PURPOSE:To select a desired address system by selecting a lower rank bit of a page address or a higher rank bit of an address in a page by a selection signal and inputting the selected bit to a prescribed bit of an address decoder. CONSTITUTION:When a page number switch signal 11 is equal to 1, an AND gate 6A transmits the output 14 of a latch circuit 5. Thus the signal 14 is inputted to an input terminal A4 of a column address decoder 4 via an OR gate 6C and decoded there. Therefore a page of a memory matrix 1 is designated by a page address of 2 bits which is inputted to the circuit 5 via a data bus. Thus the matrix 1 has 4(=2<2>) pages. While an AND gate 6B masks the output 12 of a column address buffer 2C. Thus the column address inputted to a decoder 4 is limited to only the signals supplied to a terminal A3. Then the intra-page capacity is equal to (2<3>X2=16). When the signal 11 is equal to 0, the signal 14 is masked by a gate 6A and the output 12 is inputted to the terminal A4 via both gates 6B and 6C and decoded there. As a result, the number of pages are cut down in half together with double capacity.

Description

DETAILED DESCRIPTION OF THE INVENTION [Field of Industrial Application] The present invention relates to a semiconductor memory device, and particularly to a page address type semiconductor memory device.

[Conventional technology]

Generally, the page address method uses CP without any external parts.
It is used to manage a memory space larger than the address space of U.

FIG. 6 is a block diagram of a conventional example of a page address type semiconductor memory device, and FIG. 7 is a diagram illustrating the allocation of 10 pages of a memory matrix in the conventional example of FIG. 6.

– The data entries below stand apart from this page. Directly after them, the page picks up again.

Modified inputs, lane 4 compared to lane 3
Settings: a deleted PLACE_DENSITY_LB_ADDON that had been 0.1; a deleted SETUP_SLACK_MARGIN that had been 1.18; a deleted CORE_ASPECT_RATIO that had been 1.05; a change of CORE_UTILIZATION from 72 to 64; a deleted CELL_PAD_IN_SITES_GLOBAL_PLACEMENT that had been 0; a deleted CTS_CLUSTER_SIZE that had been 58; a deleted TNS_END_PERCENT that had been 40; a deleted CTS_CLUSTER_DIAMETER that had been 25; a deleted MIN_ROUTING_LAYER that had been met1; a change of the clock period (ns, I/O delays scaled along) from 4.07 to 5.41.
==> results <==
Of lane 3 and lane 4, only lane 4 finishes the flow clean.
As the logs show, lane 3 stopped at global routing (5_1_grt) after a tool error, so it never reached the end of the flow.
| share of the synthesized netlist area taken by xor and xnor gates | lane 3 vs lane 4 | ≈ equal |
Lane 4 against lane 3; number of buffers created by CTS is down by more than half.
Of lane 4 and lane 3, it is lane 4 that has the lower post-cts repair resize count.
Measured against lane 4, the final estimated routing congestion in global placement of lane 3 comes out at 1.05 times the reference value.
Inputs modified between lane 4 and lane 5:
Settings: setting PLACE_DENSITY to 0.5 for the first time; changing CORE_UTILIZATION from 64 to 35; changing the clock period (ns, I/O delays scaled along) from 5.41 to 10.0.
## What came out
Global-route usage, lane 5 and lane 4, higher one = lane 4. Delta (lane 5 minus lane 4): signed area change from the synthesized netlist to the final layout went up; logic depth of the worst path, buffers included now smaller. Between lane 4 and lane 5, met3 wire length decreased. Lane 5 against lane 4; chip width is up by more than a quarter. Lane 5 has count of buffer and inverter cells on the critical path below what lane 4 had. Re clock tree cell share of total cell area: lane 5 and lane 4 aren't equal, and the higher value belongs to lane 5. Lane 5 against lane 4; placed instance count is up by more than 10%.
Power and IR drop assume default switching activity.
==> 05-08 <==
// mips_core
module mips_core (
	input         clk,
	input         rst,           
	output [31:0] imem_addr,     
	input  [31:0] imem_rdata,    
	output [31:0] dmem_addr,     
	output [31:0] dmem_wdata,    
	output        dmem_we,       
	input  [31:0] dmem_rdata,    
	output        halt           
);
clock: 5.82 ns
lec_check: 0
cap_margin: 20
core_margin: 2
core_utilization: 70
cts_cluster_size: 18
slew_margin: 20
run.sh (not shown) runs the stock make flow with config.mk's settings and CLKGATE_MAP_FILE=.
==> 02-26: changes against 05-08 <==
Settings changed: ABC_AREA set to 1, CELL_PAD_IN_SITES_GLOBAL_PLACEMENT set to 2, CORE_ASPECT_RATIO set to 1.25, CORE_MARGIN 2 to 6, CORE_UTILIZATION 70 to 40, CTS_CLUSTER_SIZE 18 to unset, GPL_TIMING_DRIVEN set to 0, MAX_ROUTING_LAYER set to met4.
==> flow/constraint.sdc (replaced) <==
create_clock -name core_clock -period 10.0 [get_ports {clk}]
set_input_delay 2.0000 -clock core_clock [delete_from_list [all_inputs] [get_ports {clk}]]
set_output_delay 2.0000 -clock core_clock [all_outputs]
set_load 0.01 [all_outputs]
==> 06-20: changes against 05-08 <==
Settings changed: CORE_UTILIZATION 70 to 58, CTS_CLUSTER_SIZE 18 to unset.
==> flow/constraint.sdc (replaced) <==
create_clock -name core_clock -period 5.06 [get_ports {clk}]
set_input_delay 1.0120 -clock core_clock [delete_from_list [all_inputs] [get_ports {clk}]]
set_output_delay 1.0120 -clock core_clock [all_outputs]
set_load 0.01 [all_outputs]
==> comparison table <==
quantity	05-08	06-20	02-26
Horizontal die dimension	320 microns	351 microns	392 microns
Int Power	-	23.4 mW	10.7 mW
Power in combinational cells	-	8.59 mW	3.76 mW
Cell with the most instances after synthesis	sky130_fd_sc_hd__edfxtp_1	sky130_fd_sc_hd__edfxtp_1	sky130_fd_sc_hd__nor2_1
NumNets Final	-	5599	8264
Via/cell ratio	-	6.94	6.88
CP Depth	-	27	29
Net count entering floorplan	4679	4679	7839
Worst R2R Path Depth	-	27	29
Clock slew seen by the registers of the worst setup and hold paths	-	0.06 ns	0.06 ns
Critical path startpoint	-	EXE_MEM.writeRegReg.wordOut[4]	MEM_WB.writeRegReg.wordOut[2]
Non-clock inverter instance count of the final layout	-	151	356
Total met3 wirelength after detailed routing	-	27.0 mm	63.0 mm
Final count of hold timing violations	-	0	0
Setup total negative slack	-	-52.52 ns	0 ns
Result of the run	did not finish	failed layout checks	no timing/DRC/antenna violations
Stage where the flow stopped	5_1_grt	-	-
Layout check failures	-	negative setup slack	-
Number of buffers outside the clock class in the layout	-	1076	838
Flop count	-	1402	1402

========
==> run P: inputs <==
Starting RTL as in the previous note.
## mips_core
module mips_core (
	input         clk,
	input         rst,           
	output [31:0] imem_addr,     
	input  [31:0] imem_rdata,    
	output [31:0] dmem_addr,     
	output [31:0] dmem_wdata,    
	output        dmem_we,       
	input  [31:0] dmem_rdata,    
	output        halt           
);
clock: 7.11 ns
lec_check: 0
abc_area: 0
cap_margin: 10
cell_pad_in_sites_detail_placement: 2
cell_pad_in_sites_global_placement: 2
core_aspect_ratio: 1.64
core_margin: 10
core_utilization: 57
cts_cluster_diameter: 311
cts_cluster_size: 34
gpl_routability_driven: 0
gpl_timing_driven: 1
hold_slack_margin: -0.01
place_density_lb_addon: 0.15
slew_margin: 35
==> run A (differences from run P) <==
ABC_AREA = default   (was 0)
CAP_MARGIN = 20   (was 10)
CELL_PAD_IN_SITES_DETAIL_PLACEMENT = default   (was 2)
CELL_PAD_IN_SITES_GLOBAL_PLACEMENT = default   (was 2)
CORE_ASPECT_RATIO = default   (was 1.64)
CORE_MARGIN = 2   (was 10)
CORE_UTILIZATION = 29   (was 57)
CTS_CLUSTER_DIAMETER = default   (was 311)
CTS_CLUSTER_SIZE = default   (was 34)
GPL_ROUTABILITY_DRIVEN = default   (was 0)
GPL_TIMING_DRIVEN = default   (was 1)
HOLD_SLACK_MARGIN = default   (was -0.01)
PLACE_DENSITY_LB_ADDON = default   (was 0.15)
SLEW_MARGIN = 20   (was 35)
==> flow/constraint.sdc (replaced) <==
create_clock -name core_clock -period 13.4 [get_ports {clk}]
set_input_delay 2.6800 -clock core_clock [delete_from_list [all_inputs] [get_ports {clk}]]
set_output_delay 2.6800 -clock core_clock [all_outputs]
set_load 0.01 [all_outputs]
==> results.txt <==
Notes on the physical implementation.

- The horizontal die dimension reported for this design is 495.4 um.
- Entering global routing, the biggest net connects 157 pins.
- The leakage power figure is 28.21 nW, for reference.
- Per the synth stats, the proportion of register bits with asynchronous set or reset is a little over a quarter.
- The minimum setup slack among reg-to-reg paths is 4650 ps, for reference.
- The depth of the worst register-to-register path is 20, for reference.
- The data arrival at the endpoint of the critical path is 9410 ps, for reference.
- Summed over all nets, the half-perimeter wirelength after detailed placement is about 150 mm.
- The fill cell total of the finished layout is 22880, for reference.
- In the final routed layout, each cell accounts on average for around 31 um.
- The core region is 240300 um^2.
- The run finished with no timing, DRC or antenna violations.
- After clock tree synthesis, the clock-pin slew on the worst setup and hold paths is 60 ps.
- The switching component of the power was reported as between 3 and 4 mW.
- The floorplan utilization is 29.14%, for reference.
- The tally of buffers added on design ports is about 160, for reference.
- After floorplanning, the die was sized to cover approximately 250000 um^2.
- Looking at area per cell type in the netlist, the leader is sky130_fd_sc_hd__edfxtp_1.
(the above is from run A)
==> results.txt <==
Notes on the flow run.

- The die outline width is approximately 290 um, for reference.
- Synthesis produced a netlist whose cell count is 4479.
- The async set-reset flop share out of synthesis is 26.96%, for reference.
- In this run the tool buffered the top-level ports with between 150 and 200 buffer cells.
- Among the non-sequential cells, multiplexers take the most area.
- The share of the yosys chip area belonging to registers is 57.43%, for reference.
- The floorplan utilization is 57.44%, for reference.
- A synthesized cell averages 15.63 um^2.
- The run stopped with a tool error.
- The standard cell core area is 121900 um^2, for reference.
- The total die area is between 100000 and 150000 um^2, for reference.
- The biggest area consumer among synthesized cells is sky130_fd_sc_hd__edfxtp_1, for reference.
- The last stage the flow got to is detailed placement (3_5_place_dp), for reference.
- According to the floorplan report, the die height is 468.8 um.
- The cell area that synthesis handed to floorplanning was 70010 um^2.
- The tool reported: "[ERROR DPL-0033] detailed placement checks failed during check placement".
(the above is from run P)

========
==> 12-27 <==
mips_core again, from the RTL that the note above started with.
==> flow/config.mk <==
export PLATFORM = sky130hd
export DESIGN_NAME = mips_core
export DESIGN_NICKNAME = mips_core
export VERILOG_FILES = /design/flow/design.v
export SDC_FILE = /design/flow/constraint.sdc
export NUM_CORES = 4
export LEC_CHECK = 0
export ABC_AREA = 1
export CAP_MARGIN = 20
export CELL_PAD_IN_SITES_DETAIL_PLACEMENT = 2
export CELL_PAD_IN_SITES_GLOBAL_PLACEMENT = 2
export CORE_ASPECT_RATIO = 0.7
export CORE_MARGIN = 6
export CORE_UTILIZATION = 63
export GPL_ROUTABILITY_DRIVEN = 0
export GPL_TIMING_DRIVEN = 0
export MAX_ROUTING_LAYER = met5
export SETUP_SLACK_MARGIN = -0.01
export SLEW_MARGIN = 20
==> flow/constraint.sdc <==
create_clock -name core_clock -period 10.0 [get_ports {clk}]
set_input_delay 2.0000 -clock core_clock [delete_from_list [all_inputs] [get_ports {clk}]]
set_output_delay 2.0000 -clock core_clock [all_outputs]
set_load 0.01 [all_outputs]
==> 01-15: changes against 12-27 <==
Settings changed: ABC_AREA 1 to unset, CELL_PAD_IN_SITES_DETAIL_PLACEMENT 2 to unset, CELL_PAD_IN_SITES_GLOBAL_PLACEMENT 2 to unset, CORE_ASPECT_RATIO 0.7 to unset, CORE_MARGIN 6 to 2, CORE_UTILIZATION 63 to 65, GPL_ROUTABILITY_DRIVEN 0 to unset, GPL_TIMING_DRIVEN 0 to unset, MAX_ROUTING_LAYER met5 to unset, SETUP_SLACK_MARGIN -0.01 to unset.
==> flow/constraint.sdc (replaced) <==
create_clock -name core_clock -period 10.5 [get_ports {clk}]
set_input_delay 2.1000 -clock core_clock [delete_from_list [all_inputs] [get_ports {clk}]]
set_output_delay 2.1000 -clock core_clock [all_outputs]
set_load 0.01 [all_outputs]
==> qor summary <==
Number of cells in Yosys stat: 01-15 4479; 12-27 7639
Yosys Chip Area: 01-15 0.0700 mm²; 12-27 0.0722 mm²
Fp util: 01-15 0.655; 12-27 0.638
Total standard cell area after synthesis: 01-15 0.0700 mm²; 12-27 0.0722 mm²
Core footprint: 01-15 0.107 mm²; 12-27 0.113 mm²
Number of nets in the synthesized netlist: 01-15 4679; 12-27 7839
Fraction of post-synthesis cell area in the top cell type by area: 01-15 0.439; 12-27 0.426
Warning count from the yosys run: 01-15 8; 12-27 8
AND-OR/OR-AND share of the synthesized area: 01-15 0.0626; 12-27 0.178
Mean instance size in the synthesized netlist: 01-15 15.6 µm²; 12-27 9.45 µm²
Area share of xor/xnor cells in the synthesized design: 01-15 0.0109; 12-27 0.00862
Full die area: 01-15 0.110 mm²; 12-27 0.123 mm²
Floorplan die width: 01-15 332 µm; 12-27 416 µm
Synth Seq Share: 01-15 0.574; 12-27 0.557
Instance count of the mapped netlist: 01-15 4479; 12-27 7639
Number of enable flip-flop cells: 01-15 1024; 12-27 1024
Outcome: 01-15 no timing/DRC/antenna violations; 12-27 did not finish
Failing step: 01-15 -; 12-27 3_1_place_gp_skip_io
Dominant cell by count in the synthesized netlist: 01-15 edfxtp_1; 12-27 nor2_1
Num rows: 01-15 120; 12-27 103
Post-synth mux share: 01-15 0.243; 12-27 0.00499
Synthesized-area fraction occupied by adder cells: 01-15 0.0243; 12-27 0.0235
Die height: 01-15 332 µm; 12-27 295 µm
Netlist cell types: 01-15 93; 12-27 59
Simple-gate area share of the yosys netlist: 01-15 0.0599; 12-27 0.177

========
==> v2: inputs <==
Starting RTL as in the previous note.
// mips_core
module mips_core (
	input         clk,
	input         rst,           
	output [31:0] imem_addr,     
	input  [31:0] imem_rdata,    
	output [31:0] dmem_addr,     
	output [31:0] dmem_wdata,    
	output        dmem_we,       
	input  [31:0] dmem_rdata,    
	output        halt           
);
	wire pipeReset = rst;
	wire pipeWrite = 1'b1;
	wire syscall_D, syscall_E, syscall_M, syscall_W;
	wire [31:0] pcValue, pcNext;
	wire [31:0] pcPlus4_F, pcPlus4_D, pcPlus4_E;
	wire [31:0] pcOffsetNextInst_E;
	wire pcSrc;
	wire [31:0] instruction, instruction_D;
	wire [5:0] instrOpCode, instrFunct;
	wire [15:0] instrImm;
	wire [4:0] instrRs, instrRs_E;
	wire [4:0] instrRt, instrRt_E;
	wire [4:0] instrRd, instrRd_E;
	wire [4:0] instrShamt;
	wire [31:0] imm32_D, imm32_E;
	wire [31:0] regData1, regData1_E;
	wire [31:0] regData2, regData2_E, regData2_M;
	wire [31:0] writeData;
	wire [4:0] readReg1, readReg2;
	wire [4:0] writeReg_E, writeReg_M, writeReg;
	wire regWrite_D, regWrite_E, regWrite_M, regWrite;
	wire [31:0] aluOprd1, aluOprd2_FWD, aluOprd2;
	wire [4:0] aluShamt;
	wire [3:0] aluOp_D, aluOp;
	wire [31:0] aluResult, aluResult_M, aluResult_W;
	wire aluZero;
	wire [31:0] memDataOut, memDataOut_W;
	wire memWrite_D, memRead_D, loadFullWord_D, loadSigned_D;
	wire memWrite_E, memRead_E, loadFullWord_E, loadSigned_E;
	wire memWrite_M, memRead_M, loadFullWord_M, loadSigned_M;
	wire branch_D, aluSrc_D, regDst_D;
	wire branch_E, aluSrc_E, regDst_E;
	wire memToReg_D, memToReg_E, memToReg_M, memToReg_W;
	wire shift_D, shift_E;
	wire [1:0] fwdA, fwdB;
	assign pcPlus4_F = pcValue + 4;
	assign pcOffsetNextInst_E = pcPlus4_E + (imm32_E << 2);
	assign pcSrc = branch_E & aluZero;
	assign pcNext = pcSrc ? pcOffsetNextInst_E : pcPlus4_F;
	assign imem_addr = pcValue;
	assign instruction = imem_rdata;
	assign instrOpCode = instruction_D[31:26];
	assign instrRs = instruction_D[25:21];
	assign instrRt = instruction_D[20:16];
	assign instrRd = instruction_D[15:11];
	assign instrFunct = instruction_D[5:0];
	assign instrShamt = instruction_D[10:6];
	assign instrImm = instruction_D[15:0];
	assign syscall_D = (instruction_D == 32'h0000000c);
	SignExtender offsetSignExtender (imm32_D, instrImm, 1'b0);
	assign readReg1 = instrRs;
	assign readReg2 = instrRt;
	assign aluOprd2 = aluSrc_E ? imm32_E : aluOprd2_FWD;
  ...
Settings: LEC_CHECK=0, CAP_MARGIN=20, CORE_MARGIN=2, CORE_UTILIZATION=72, CTS_CLUSTER_DIAMETER=392, PLACE_DENSITY=0.41, SLEW_MARGIN=20, TNS_END_PERCENT=10; clock period 7.2 ns.
==> v17: changes against v2 <==
==> flow/config.mk (replaced) <==
export PLATFORM = sky130hd
export DESIGN_NAME = mips_core
export DESIGN_NICKNAME = mips_core
export VERILOG_FILES = /design/flow/design.v
export SDC_FILE = /design/flow/constraint.sdc
export NUM_CORES = 4
export LEC_CHECK = 0
export CAP_MARGIN = 5
export CORE_MARGIN = 2
export CORE_UTILIZATION = 72
export CTS_CLUSTER_DIAMETER = 97
export CTS_CLUSTER_SIZE = 41
export PLACE_DENSITY = 0.65
export SETUP_SLACK_MARGIN = 0.73
export SLEW_MARGIN = 20
==> flow/constraint.sdc (replaced) <==
create_clock -name core_clock -period 3.74 [get_ports {clk}]
set_input_delay 0.7480 -clock core_clock [delete_from_list [all_inputs] [get_ports {clk}]]
set_output_delay 0.7480 -clock core_clock [all_outputs]
set_load 0.01 [all_outputs]
==> v28: changes against v2 <==
--- a/flow/config.mk
+++ b/flow/config.mk
@@ -8,7 +8,4 @@
 export CAP_MARGIN = 20
 export CORE_MARGIN = 2
-export CORE_UTILIZATION = 72
-export CTS_CLUSTER_DIAMETER = 392
-export PLACE_DENSITY = 0.41
+export CORE_UTILIZATION = 40
 export SLEW_MARGIN = 20
-export TNS_END_PERCENT = 10
==> flow/constraint.sdc (replaced) <==
create_clock -name core_clock -period 7.1 [get_ports {clk}]
set_input_delay 1.4200 -clock core_clock [delete_from_list [all_inputs] [get_ports {clk}]]
set_output_delay 1.4200 -clock core_clock [all_outputs]
set_load 0.01 [all_outputs]
==> deck_impl_summary.md <==
Physical Implementation Snapshot

Outcome
  – Step where the flow halted: global routing (5_1_grt)
  – Status: did not finish
  – Log Error: [ERROR GRT-0116] Global routing finished with congestion. Check the congestion regions in the DRC Viewer.

Clock network
  – CTS Sinks: ~1,400
(the above is from v2)
==> deck_impl_summary.md <==
Synthesis and Place & Route Summary

Outcome
  – Status: complete, no violations

Clock network
  – PostCTS Resize Cnt: 7
  – CTS Sinks: 1,402

Synthesis
  – Count leader, synth: edfxtp_1
  – EDFF count, synth: 1,024
  – Yosys reg bits: 1,402

Die
  – I/O pin count: 164
(the above is from v28)
==> deck_impl_summary.md <==
Physical Implementation Snapshot

Synthesis
  – Xor/xnor share: 1.09%
  – Yosys Instances: 4,479
  – Mapped Nets: 4,679
  – Async S/R FF share, synth: around 27%

Placement
  – Pre-CTS setup slack: -3.75 ns

Outcome
  – Log Error: [ERROR DPL-0033] detailed placement checks failed during check placement.
  – Step where the flow halted: clock tree synthesis (4_1_cts)
  – Status: did not finish

Die
  – I/O pin count: 164
(the above is from v17)

========
==> 03-09 <==
Starting RTL as in the previous note.
==> flow/config.mk <==
export PLATFORM = sky130hd
export DESIGN_NAME = mips_core
export DESIGN_NICKNAME = mips_core
export VERILOG_FILES = /design/flow/design.v
export SDC_FILE = /design/flow/constraint.sdc
export NUM_CORES = 4
export LEC_CHECK = 0
export ABC_AREA = 0
export CAP_MARGIN = 30
export CELL_PAD_IN_SITES_GLOBAL_PLACEMENT = 0
export CORE_MARGIN = 7
export CORE_UTILIZATION = 70
export CTS_CLUSTER_DIAMETER = 33
export GPL_TIMING_DRIVEN = 0
export MIN_ROUTING_LAYER = met2
export SETUP_SLACK_MARGIN = 1.5
export SLEW_MARGIN = 20
==> flow/constraint.sdc <==
create_clock -name core_clock -period 13.3 [get_ports {clk}]
set_input_delay 2.6600 -clock core_clock [delete_from_list [all_inputs] [get_ports {clk}]]
set_output_delay 2.6600 -clock core_clock [all_outputs]
set_load 0.01 [all_outputs]
==> 03-05 (differences from 03-09) <==
Settings changed: ABC_AREA 0 to not set, CAP_MARGIN 30 to 5, CELL_PAD_IN_SITES_GLOBAL_PLACEMENT 0 to not set, CORE_MARGIN 7 to 2, CORE_UTILIZATION 70 to 72, CTS_CLUSTER_DIAMETER 33 to 98, CTS_CLUSTER_SIZE set to 41, GPL_TIMING_DRIVEN 0 to not set, MIN_ROUTING_LAYER met2 to not set, PLACE_DENSITY set to 0.65, SETUP_SLACK_MARGIN 1.5 to 0.73.
==> flow/constraint.sdc (replaced) <==
create_clock -name core_clock -period 3.74 [get_ports {clk}]
set_input_delay 0.7480 -clock core_clock [delete_from_list [all_inputs] [get_ports {clk}]]
set_output_delay 0.7480 -clock core_clock [all_outputs]
set_load 0.01 [all_outputs]
==> comparison table <==
metric	03-05	03-09
Num rows	114	115
GP Congestion	1.184	1.249
Die ar.	0.09975 mm²	0.1091 mm²
Number of buffers added on ports	163	163
Area of the synthesized netlist per yosys stat	0.07001 mm²	0.07001 mm²
Area fraction in xor and xnor cells	1.088%	1.088%
Number of synthesized flops with an enable pin	1024	1024
Vertical extent of the die	315.8 µm	330.3 µm
Worst setup slack after placement	-3.746 ns	3.213 ns
Yosys cell count	4479	4479
Seq/Total Area, Yosys	57.43%	57.43%
Area of the mapped netlist	0.07001 mm²	0.07001 mm²
Area of the core region	0.09657 mm²	0.09871 mm²
Horizontal die dimension	315.8 µm	330.3 µm
Adder-cell share of the synthesized area	2.427%	2.427%
Fraction of synthesis flops using an asynchronous set or reset pin	26.96%	26.96%
Max-area cell share	43.92%	43.92%
Most used flip-flop cell after synthesis	sky130_fd_sc_hd__edfxtp_1	sky130_fd_sc_hd__edfxtp_1
Cell area after placement	0.08096 mm²	0.07578 mm²
Placed Instances	6622	6051
Placed wire-length estimate	225.3 mm	235.9 mm
Mapped Cells	4479	4479
Core Util at FP	72.50%	70.93%
Multiplexer share	24.26%	24.26%
Result of the run	aborted with a tool error	aborted with a tool error
Failing step	clock tree synthesis (4_1_cts)	global routing (5_1_grt)
No activity file was given, so power comes from the tool's default toggle rates.
==> v21: inputs <==
==> flow/design.v <==
module clk_ctrl
(
	input				wire				clk_i					,
	input				wire				rstn_i				,	
	input				wire	[15:0]	freq						,
	output			reg				dds1_o					,
	output			reg				dds_o						
);
reg	[31:0]	cnt;
wire	[63:0]	add;
assign add =freq*32'd4294967295/16'd30000;
always@(posedge clk_i or negedge rstn_i)
	if(rstn_i ==1'b0)
		cnt <=32'd0;
	else
		cnt <=cnt +add; 
always@(posedge clk_i or negedge rstn_i)
	if(rstn_i ==1'b0)
		dds_o <=1'b0;
	else if(cnt >=32'd2147483648)
		dds_o <=1'b1;
	else
		dds_o <=1'b0;		
reg	[31:0]	cnt1;
wire	[63:0]	add1;
assign add1 =(freq/8'd36)*32'd4294967295/16'd3000;
always@(posedge clk_i or negedge rstn_i)
	if(rstn_i ==1'b0)
		cnt1 <=32'd0;
	else
		cnt1 <=cnt1 +add1; 
always@(posedge clk_i or negedge rstn_i)
	if(rstn_i ==1'b0)
		dds1_o <=1'b0;
	else if(cnt1 >=32'd2147483648)
		dds1_o <=1'b1;
	else
		dds1_o <=1'b0;		
endmodule
==> flow/run.sh <==
#!/bin/bash
# the make line also repeats each setting of config.mk as NAME=value (left out here)
make -C /OpenROAD-flow-scripts/flow DESIGN_CONFIG=/design/flow/config.mk WORK_HOME=/design/flow/orfs CLKGATE_MAP_FILE= finish
==> flow/config.mk <==
export PLATFORM = sky130hd
export DESIGN_NAME = clk_ctrl
export DESIGN_NICKNAME = clk_ctrl
export VERILOG_FILES = /design/flow/design.v
export SDC_FILE = /design/flow/constraint.sdc
export NUM_CORES = 4
export LEC_CHECK = 0
export CAP_MARGIN = 20
export CELL_PAD_IN_SITES_DETAIL_PLACEMENT = 0
export CORE_ASPECT_RATIO = 0.93
export CORE_MARGIN = 2
export CORE_UTILIZATION = 71
export CTS_CLUSTER_DIAMETER = 341
export CTS_CLUSTER_SIZE = 38
export GPL_ROUTABILITY_DRIVEN = 1
export MAX_ROUTING_LAYER = met4
export SETUP_SLACK_MARGIN = 0.88
export SLEW_MARGIN = 20
export TNS_END_PERCENT = 5
==> flow/constraint.sdc <==
create_clock -name core_clock -period 60.2 [get_ports {clk_i}]
set_input_delay 12.0400 -clock core_clock [delete_from_list [all_inputs] [get_ports {clk_i}]]
set_output_delay 12.0400 -clock core_clock [all_outputs]
set_load 0.01 [all_outputs]
==> v38 (differences from v21) <==
==> flow/config.mk (replaced) <==
export PLATFORM = sky130hd
export DESIGN_NAME = clk_ctrl
export DESIGN_NICKNAME = clk_ctrl
export VERILOG_FILES = /design/flow/design.v
export SDC_FILE = /design/flow/constraint.sdc
export NUM_CORES = 4
export LEC_CHECK = 0
export ABC_AREA = 1
export CAP_MARGIN = 20
export CORE_MARGIN = 2
export CORE_UTILIZATION = 72
export CTS_CLUSTER_DIAMETER = 370
export CTS_CLUSTER_SIZE = 90
export SLEW_MARGIN = 20
==> flow/constraint.sdc (replaced) <==
create_clock -name core_clock -period 38.1 [get_ports {clk_i}]
set_input_delay 7.6200 -clock core_clock [delete_from_list [all_inputs] [get_ports {clk_i}]]
set_output_delay 7.6200 -clock core_clock [all_outputs]
set_load 0.01 [all_outputs]
==> v10 (differences from v21) <==
==> flow/config.mk (replaced) <==
export PLATFORM = sky130hd
export DESIGN_NAME = clk_ctrl
export DESIGN_NICKNAME = clk_ctrl
export VERILOG_FILES = /design/flow/design.v
export SDC_FILE = /design/flow/constraint.sdc
export NUM_CORES = 4
export LEC_CHECK = 0
export CAP_MARGIN = 20
export CORE_MARGIN = 2
export CORE_UTILIZATION = 40
export SLEW_MARGIN = 20
==> flow/constraint.sdc (replaced) <==
create_clock -name core_clock -period 70.0 [get_ports {clk_i}]
set_input_delay 14.0000 -clock core_clock [delete_from_list [all_inputs] [get_ports {clk_i}]]
set_output_delay 14.0000 -clock core_clock [all_outputs]
set_load 0.01 [all_outputs]
==> results <==
| metric | v38 | v21 | v10 |
|---|---|---|---|
| Status | stopped before the end | finished with violations | complete, no violations |
| Last stage reached | detailed placement (3_5_place_dp) | - | - |
| Violated checks | - | setup timing | - |
| Post-DR vias/cell | - | 6.97 | 6.03 |
| Logic inverters | - | 582 | 582 |
| Fraction of the yosys area taken by sequential cells | 0.0321 | 0.0296 | 0.0296 |
| Most common cell in the netlist | nand2_1 | inv_1 | inv_1 |
| Total number of vias | - | 65.3k | 55.1k |
| Met3 demand-to-capacity share in global routing | - | 0.0675 | 0.0150 |
| Largest net degree at the start of global routing | - | 67 | 55 |
| Post-synth top area share | 0.141 | 0.0933 | 0.0933 |
| Most heavily used metal layer in global routing | - | met2 | met2 |
| Final-stage net count | - | 8984 | 7920 |
| Crit. Startpoint | - | freq[4] | freq[4] |
| Share of the final layout cell area in multi-input gates | - | 0.757 | 0.843 |
| Count of non-CTS buffers in the layout | - | 1451 | 386 |
| Number of antenna cells inserted | - | 0 | 2 |
| Most used cell along the critical path | - | buf_4 | a21oi_1 |
| Synthesized-area fraction occupied by xor and xnor cells | 0.0545 | 0.102 | 0.102 |
| Post-Layout Cell Count | - | 9376 | 9130 |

This memory matrix 1 has addresses O to 63, addresses O to 15, addresses 16 to 31, addresses 32 to 47,
48~631! The addresses are 1 page, 2 pages, 3 pages, and 4 pages, respectively, and the 6-bit address Ao
, A1. ..., A5 is given. The row address of this memory matrix 1 consists of the lower three bits Ao, A1 .
A2, and the column address is the upper 3 bits A3
．． A4. 2 bits of A5 A4. A, 5 is the page address (equal to the page number minus 1), 1 bit A3
is given as a column address within the page.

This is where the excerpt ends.